Collected data
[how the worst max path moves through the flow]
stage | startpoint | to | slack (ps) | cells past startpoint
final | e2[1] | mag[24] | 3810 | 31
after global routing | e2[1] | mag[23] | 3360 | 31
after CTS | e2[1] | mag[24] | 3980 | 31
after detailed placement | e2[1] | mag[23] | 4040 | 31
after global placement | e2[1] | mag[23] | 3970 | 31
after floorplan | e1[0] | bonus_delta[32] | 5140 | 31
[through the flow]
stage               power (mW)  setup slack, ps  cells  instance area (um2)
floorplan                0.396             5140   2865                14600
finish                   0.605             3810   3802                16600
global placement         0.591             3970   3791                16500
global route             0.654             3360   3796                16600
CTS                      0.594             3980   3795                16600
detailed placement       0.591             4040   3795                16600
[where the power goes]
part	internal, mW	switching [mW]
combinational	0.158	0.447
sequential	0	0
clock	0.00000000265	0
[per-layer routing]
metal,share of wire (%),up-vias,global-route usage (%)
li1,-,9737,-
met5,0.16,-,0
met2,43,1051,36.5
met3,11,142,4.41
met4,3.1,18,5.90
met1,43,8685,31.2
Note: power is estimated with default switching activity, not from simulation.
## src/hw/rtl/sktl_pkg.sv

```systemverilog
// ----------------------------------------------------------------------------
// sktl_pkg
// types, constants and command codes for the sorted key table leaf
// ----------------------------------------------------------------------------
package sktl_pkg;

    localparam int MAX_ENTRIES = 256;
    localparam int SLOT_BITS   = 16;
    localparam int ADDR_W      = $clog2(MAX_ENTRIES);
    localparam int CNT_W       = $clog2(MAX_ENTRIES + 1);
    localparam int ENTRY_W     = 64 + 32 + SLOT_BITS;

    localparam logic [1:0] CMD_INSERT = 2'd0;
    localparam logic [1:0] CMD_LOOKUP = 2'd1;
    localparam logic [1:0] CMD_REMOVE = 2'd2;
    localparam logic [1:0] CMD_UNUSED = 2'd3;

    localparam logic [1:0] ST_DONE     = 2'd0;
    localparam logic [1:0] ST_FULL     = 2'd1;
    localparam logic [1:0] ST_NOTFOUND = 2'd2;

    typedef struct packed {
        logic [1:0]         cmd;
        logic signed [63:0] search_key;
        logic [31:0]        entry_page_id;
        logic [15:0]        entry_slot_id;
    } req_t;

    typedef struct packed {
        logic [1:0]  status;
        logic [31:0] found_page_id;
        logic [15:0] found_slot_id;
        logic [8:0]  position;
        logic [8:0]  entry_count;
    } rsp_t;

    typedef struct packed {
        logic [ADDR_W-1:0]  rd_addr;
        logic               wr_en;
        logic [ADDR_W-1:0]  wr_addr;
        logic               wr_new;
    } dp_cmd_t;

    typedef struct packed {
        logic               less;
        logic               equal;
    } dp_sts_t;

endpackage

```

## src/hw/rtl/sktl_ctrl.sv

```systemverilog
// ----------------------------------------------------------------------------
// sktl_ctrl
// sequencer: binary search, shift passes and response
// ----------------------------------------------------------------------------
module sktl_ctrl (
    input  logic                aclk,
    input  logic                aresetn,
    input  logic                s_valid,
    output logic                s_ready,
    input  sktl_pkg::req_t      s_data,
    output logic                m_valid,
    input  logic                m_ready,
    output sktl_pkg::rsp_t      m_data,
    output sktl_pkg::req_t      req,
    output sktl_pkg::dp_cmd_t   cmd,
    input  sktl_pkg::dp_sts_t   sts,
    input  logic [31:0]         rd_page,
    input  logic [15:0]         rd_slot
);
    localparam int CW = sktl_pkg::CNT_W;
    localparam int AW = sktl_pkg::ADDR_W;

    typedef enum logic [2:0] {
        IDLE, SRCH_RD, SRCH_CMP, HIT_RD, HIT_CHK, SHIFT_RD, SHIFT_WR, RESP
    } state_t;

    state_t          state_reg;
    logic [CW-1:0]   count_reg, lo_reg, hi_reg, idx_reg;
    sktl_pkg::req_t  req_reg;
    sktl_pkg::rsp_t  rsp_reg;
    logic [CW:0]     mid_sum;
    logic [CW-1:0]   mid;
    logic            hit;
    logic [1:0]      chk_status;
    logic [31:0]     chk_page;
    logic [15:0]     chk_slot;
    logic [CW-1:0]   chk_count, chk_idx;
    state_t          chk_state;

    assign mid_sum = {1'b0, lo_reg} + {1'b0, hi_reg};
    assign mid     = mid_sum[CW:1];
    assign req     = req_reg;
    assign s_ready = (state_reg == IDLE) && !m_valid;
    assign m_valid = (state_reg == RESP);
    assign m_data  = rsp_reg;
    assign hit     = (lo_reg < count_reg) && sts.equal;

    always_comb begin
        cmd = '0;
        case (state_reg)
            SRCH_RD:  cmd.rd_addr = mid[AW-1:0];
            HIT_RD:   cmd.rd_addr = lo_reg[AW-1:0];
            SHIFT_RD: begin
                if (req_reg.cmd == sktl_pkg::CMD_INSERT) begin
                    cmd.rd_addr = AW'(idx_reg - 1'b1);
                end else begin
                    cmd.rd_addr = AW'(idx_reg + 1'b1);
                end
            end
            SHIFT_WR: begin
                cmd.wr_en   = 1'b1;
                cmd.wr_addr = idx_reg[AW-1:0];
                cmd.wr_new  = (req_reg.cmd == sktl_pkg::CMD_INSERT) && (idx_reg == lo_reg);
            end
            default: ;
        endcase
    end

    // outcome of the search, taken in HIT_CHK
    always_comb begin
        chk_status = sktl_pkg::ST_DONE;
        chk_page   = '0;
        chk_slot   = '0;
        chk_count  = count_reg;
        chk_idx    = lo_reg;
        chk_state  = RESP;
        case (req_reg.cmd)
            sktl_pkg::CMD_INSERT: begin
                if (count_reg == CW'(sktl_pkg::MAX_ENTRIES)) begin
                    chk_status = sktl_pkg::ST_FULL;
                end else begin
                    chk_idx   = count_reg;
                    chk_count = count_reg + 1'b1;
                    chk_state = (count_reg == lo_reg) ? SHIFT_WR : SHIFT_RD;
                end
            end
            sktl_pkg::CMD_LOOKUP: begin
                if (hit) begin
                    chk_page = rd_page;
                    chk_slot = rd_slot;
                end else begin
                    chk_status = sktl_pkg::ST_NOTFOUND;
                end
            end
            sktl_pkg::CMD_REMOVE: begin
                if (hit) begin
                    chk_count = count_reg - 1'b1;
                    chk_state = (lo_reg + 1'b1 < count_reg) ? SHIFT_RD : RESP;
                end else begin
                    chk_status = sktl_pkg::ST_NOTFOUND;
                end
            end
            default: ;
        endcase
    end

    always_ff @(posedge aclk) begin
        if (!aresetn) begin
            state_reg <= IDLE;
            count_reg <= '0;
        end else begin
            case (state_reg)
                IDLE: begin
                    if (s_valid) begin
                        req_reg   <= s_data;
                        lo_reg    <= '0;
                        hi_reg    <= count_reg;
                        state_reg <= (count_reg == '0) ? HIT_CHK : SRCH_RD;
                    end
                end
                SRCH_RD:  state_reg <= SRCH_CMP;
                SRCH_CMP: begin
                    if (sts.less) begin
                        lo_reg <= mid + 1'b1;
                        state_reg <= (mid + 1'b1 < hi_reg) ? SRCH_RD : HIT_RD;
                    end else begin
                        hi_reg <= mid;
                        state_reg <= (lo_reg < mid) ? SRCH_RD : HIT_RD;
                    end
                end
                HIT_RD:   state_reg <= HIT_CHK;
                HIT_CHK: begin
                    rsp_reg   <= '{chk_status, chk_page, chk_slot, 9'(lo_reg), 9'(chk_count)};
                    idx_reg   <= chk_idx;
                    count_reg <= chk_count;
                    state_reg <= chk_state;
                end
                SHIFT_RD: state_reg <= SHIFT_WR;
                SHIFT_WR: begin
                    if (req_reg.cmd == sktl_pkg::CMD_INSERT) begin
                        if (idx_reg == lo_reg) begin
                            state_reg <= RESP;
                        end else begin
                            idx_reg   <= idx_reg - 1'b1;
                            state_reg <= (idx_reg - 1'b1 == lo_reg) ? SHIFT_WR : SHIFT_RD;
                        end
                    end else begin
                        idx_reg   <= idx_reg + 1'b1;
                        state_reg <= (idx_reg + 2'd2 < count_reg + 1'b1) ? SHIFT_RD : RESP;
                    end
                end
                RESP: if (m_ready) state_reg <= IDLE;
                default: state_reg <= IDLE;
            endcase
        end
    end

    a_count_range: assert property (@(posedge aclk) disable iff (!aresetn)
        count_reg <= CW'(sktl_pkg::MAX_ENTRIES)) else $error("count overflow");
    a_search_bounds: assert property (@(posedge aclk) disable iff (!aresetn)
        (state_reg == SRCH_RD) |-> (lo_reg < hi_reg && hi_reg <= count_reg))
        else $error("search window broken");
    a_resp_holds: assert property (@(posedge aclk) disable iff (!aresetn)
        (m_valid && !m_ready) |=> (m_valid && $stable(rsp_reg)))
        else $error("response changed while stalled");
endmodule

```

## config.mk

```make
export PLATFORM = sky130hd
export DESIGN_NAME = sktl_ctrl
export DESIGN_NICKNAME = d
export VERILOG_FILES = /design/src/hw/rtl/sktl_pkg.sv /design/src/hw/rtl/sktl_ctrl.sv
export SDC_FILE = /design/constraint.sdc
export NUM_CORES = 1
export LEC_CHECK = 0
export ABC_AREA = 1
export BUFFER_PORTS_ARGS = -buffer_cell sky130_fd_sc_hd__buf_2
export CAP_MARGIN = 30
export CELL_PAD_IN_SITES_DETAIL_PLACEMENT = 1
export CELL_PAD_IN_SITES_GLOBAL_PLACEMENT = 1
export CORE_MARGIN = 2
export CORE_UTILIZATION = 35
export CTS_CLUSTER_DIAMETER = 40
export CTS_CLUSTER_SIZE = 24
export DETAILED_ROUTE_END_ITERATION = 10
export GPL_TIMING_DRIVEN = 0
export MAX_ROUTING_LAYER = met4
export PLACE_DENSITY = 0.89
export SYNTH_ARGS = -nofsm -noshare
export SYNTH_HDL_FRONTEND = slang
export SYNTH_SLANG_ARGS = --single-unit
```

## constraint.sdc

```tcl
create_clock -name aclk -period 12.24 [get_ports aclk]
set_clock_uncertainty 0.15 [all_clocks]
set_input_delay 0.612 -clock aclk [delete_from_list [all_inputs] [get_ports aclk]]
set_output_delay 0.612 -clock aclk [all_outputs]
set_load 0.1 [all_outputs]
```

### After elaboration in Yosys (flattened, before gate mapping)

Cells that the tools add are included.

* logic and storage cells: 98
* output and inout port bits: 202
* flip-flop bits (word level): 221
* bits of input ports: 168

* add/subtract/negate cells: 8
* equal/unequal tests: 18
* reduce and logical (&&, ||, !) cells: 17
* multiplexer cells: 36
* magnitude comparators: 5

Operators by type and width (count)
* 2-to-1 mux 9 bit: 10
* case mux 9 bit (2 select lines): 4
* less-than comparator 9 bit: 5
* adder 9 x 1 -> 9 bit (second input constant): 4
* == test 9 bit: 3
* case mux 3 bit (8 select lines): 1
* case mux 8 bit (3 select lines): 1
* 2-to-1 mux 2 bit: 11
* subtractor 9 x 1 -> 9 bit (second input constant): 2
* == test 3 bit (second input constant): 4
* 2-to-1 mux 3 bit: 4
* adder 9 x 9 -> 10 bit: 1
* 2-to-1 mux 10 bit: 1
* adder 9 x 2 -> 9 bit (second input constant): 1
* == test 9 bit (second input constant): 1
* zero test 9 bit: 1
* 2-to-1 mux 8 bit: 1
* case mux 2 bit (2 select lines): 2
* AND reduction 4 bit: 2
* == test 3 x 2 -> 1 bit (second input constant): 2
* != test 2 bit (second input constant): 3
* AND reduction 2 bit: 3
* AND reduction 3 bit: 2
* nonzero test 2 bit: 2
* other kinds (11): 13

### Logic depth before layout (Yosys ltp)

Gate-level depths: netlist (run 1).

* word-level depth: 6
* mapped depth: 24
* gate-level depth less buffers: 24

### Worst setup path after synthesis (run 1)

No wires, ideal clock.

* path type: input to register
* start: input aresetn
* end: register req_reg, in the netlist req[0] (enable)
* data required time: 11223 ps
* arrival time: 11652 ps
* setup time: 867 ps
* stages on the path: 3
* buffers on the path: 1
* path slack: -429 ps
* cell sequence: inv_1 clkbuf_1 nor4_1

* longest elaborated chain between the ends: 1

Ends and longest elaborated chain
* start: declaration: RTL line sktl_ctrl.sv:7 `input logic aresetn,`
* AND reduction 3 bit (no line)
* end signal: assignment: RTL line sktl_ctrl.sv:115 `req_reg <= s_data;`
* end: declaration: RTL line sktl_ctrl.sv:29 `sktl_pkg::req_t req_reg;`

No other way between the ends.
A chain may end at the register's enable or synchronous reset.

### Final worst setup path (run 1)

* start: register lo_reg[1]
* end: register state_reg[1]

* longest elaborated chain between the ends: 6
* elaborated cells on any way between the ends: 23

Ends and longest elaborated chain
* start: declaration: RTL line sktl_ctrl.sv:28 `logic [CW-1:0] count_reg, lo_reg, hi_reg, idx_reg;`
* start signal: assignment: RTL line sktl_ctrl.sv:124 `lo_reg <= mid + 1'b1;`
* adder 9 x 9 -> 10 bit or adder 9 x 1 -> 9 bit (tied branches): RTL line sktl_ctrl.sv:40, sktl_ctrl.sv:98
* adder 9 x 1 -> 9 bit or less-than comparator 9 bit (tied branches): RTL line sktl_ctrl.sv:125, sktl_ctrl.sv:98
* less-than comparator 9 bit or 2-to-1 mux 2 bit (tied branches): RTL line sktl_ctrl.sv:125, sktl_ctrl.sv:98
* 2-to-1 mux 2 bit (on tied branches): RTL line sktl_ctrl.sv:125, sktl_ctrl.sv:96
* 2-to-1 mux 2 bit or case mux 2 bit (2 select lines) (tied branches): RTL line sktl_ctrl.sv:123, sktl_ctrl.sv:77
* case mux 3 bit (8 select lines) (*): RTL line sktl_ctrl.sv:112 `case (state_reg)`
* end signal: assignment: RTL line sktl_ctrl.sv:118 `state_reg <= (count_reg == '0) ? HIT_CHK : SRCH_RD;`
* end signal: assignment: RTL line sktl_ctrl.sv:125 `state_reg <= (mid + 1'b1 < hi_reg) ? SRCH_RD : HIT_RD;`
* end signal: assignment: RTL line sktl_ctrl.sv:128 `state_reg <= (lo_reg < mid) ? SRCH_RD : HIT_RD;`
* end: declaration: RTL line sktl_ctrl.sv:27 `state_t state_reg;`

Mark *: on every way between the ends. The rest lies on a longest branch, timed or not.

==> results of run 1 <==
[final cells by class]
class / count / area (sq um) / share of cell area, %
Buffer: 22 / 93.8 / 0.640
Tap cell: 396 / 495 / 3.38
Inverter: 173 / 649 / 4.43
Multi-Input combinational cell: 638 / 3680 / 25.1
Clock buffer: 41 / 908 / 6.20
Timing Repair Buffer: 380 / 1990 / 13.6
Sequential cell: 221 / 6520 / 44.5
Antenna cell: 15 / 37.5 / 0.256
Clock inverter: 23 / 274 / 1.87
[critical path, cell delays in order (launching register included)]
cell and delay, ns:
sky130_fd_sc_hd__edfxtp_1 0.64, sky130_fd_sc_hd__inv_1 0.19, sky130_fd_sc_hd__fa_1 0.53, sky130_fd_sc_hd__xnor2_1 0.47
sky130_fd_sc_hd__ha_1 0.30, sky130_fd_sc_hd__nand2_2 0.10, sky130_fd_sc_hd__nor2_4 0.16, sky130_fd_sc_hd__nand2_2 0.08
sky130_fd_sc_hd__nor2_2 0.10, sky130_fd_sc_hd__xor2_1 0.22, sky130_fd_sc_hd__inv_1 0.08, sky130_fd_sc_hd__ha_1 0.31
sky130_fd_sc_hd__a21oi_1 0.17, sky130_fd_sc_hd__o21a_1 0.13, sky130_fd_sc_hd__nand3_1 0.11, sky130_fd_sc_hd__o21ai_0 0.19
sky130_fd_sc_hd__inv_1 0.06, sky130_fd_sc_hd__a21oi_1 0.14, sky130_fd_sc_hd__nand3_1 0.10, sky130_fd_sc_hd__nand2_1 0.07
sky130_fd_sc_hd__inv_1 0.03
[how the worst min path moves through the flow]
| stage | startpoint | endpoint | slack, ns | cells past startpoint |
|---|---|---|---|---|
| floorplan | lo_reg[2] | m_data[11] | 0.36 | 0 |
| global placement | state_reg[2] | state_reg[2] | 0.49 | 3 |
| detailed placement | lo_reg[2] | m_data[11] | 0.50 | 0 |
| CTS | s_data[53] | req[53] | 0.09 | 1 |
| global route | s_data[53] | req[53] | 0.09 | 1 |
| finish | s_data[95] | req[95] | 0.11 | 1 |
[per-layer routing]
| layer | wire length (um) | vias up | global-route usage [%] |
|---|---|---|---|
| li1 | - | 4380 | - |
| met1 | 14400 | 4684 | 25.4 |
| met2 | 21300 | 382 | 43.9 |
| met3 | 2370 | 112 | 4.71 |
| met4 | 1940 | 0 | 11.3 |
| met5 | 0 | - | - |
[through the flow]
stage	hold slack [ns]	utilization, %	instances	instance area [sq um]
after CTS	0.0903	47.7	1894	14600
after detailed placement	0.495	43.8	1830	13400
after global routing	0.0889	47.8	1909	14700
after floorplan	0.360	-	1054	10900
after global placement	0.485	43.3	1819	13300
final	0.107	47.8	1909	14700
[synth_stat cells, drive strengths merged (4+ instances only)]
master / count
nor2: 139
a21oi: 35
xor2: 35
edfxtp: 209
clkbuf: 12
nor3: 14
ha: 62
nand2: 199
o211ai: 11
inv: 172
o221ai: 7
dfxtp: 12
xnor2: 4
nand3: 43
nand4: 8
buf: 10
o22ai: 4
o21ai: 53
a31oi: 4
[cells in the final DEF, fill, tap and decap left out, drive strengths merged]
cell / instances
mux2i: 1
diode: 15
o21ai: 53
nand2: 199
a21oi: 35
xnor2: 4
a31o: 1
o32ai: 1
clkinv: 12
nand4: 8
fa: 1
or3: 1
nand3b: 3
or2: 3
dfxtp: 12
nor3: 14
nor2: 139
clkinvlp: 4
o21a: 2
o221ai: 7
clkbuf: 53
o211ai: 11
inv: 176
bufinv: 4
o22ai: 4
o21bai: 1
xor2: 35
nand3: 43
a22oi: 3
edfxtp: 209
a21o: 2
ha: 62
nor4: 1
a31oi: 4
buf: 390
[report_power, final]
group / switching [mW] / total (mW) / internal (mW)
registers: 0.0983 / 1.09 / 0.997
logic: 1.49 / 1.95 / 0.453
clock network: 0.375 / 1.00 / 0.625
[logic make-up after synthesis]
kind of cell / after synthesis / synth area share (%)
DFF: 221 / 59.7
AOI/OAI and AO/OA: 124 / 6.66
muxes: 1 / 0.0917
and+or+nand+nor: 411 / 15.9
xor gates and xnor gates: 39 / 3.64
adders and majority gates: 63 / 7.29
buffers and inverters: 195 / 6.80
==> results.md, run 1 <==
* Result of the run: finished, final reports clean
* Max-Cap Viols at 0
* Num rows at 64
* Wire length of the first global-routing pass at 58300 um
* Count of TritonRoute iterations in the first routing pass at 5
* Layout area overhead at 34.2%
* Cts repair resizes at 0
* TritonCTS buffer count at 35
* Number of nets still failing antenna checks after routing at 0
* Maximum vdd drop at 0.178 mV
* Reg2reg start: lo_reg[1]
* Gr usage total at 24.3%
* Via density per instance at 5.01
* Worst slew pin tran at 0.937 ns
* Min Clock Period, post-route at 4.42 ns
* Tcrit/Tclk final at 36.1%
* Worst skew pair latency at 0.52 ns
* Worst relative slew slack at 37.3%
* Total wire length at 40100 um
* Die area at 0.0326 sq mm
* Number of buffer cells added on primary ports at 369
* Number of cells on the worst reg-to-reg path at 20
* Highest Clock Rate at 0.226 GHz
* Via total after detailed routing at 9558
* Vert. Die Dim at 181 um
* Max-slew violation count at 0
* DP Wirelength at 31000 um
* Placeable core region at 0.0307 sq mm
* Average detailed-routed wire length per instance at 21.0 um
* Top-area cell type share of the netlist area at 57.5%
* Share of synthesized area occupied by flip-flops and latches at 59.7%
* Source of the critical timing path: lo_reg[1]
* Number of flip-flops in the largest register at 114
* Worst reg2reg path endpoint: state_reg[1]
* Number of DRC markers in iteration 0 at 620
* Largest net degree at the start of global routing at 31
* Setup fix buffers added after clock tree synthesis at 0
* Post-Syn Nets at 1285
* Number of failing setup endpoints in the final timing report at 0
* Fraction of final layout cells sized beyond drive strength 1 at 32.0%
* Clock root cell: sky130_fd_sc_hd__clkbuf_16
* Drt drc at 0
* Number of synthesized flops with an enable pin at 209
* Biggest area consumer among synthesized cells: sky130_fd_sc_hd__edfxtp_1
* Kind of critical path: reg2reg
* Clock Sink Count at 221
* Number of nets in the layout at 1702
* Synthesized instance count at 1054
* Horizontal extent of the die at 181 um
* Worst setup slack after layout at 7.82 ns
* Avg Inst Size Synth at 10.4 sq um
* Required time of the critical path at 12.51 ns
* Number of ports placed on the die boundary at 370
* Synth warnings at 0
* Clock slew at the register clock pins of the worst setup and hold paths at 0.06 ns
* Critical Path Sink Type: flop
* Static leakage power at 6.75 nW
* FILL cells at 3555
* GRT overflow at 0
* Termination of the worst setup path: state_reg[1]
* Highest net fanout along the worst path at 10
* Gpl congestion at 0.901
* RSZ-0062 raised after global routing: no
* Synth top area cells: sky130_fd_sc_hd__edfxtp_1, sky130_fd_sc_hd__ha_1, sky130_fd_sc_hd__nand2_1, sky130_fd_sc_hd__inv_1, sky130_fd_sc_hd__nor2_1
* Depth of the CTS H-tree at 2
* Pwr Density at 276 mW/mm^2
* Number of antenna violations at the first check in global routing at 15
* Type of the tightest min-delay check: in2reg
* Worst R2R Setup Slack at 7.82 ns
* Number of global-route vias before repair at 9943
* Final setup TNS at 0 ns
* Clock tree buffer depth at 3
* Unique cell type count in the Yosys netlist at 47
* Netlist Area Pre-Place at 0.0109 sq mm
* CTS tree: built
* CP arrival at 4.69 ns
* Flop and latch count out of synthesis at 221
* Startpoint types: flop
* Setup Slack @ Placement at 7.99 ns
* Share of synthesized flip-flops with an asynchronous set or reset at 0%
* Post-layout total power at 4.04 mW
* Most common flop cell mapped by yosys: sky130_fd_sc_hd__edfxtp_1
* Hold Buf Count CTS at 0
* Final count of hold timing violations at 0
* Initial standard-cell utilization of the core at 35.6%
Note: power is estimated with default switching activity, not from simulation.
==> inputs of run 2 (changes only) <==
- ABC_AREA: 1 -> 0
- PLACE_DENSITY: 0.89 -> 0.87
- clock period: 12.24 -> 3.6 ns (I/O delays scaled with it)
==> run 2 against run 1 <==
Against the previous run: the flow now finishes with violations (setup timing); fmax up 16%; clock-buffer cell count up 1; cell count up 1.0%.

(EXERCISE DETAILS): Across all the records, find the lines containing the word "buffers" and reproduce each one.

(EXERCISE RESPONSE):
* gate-level depth less buffers: 24
* buffers on the path: 1
buffers and inverters: 195 / 6.80
* Setup fix buffers added after clock tree synthesis at 0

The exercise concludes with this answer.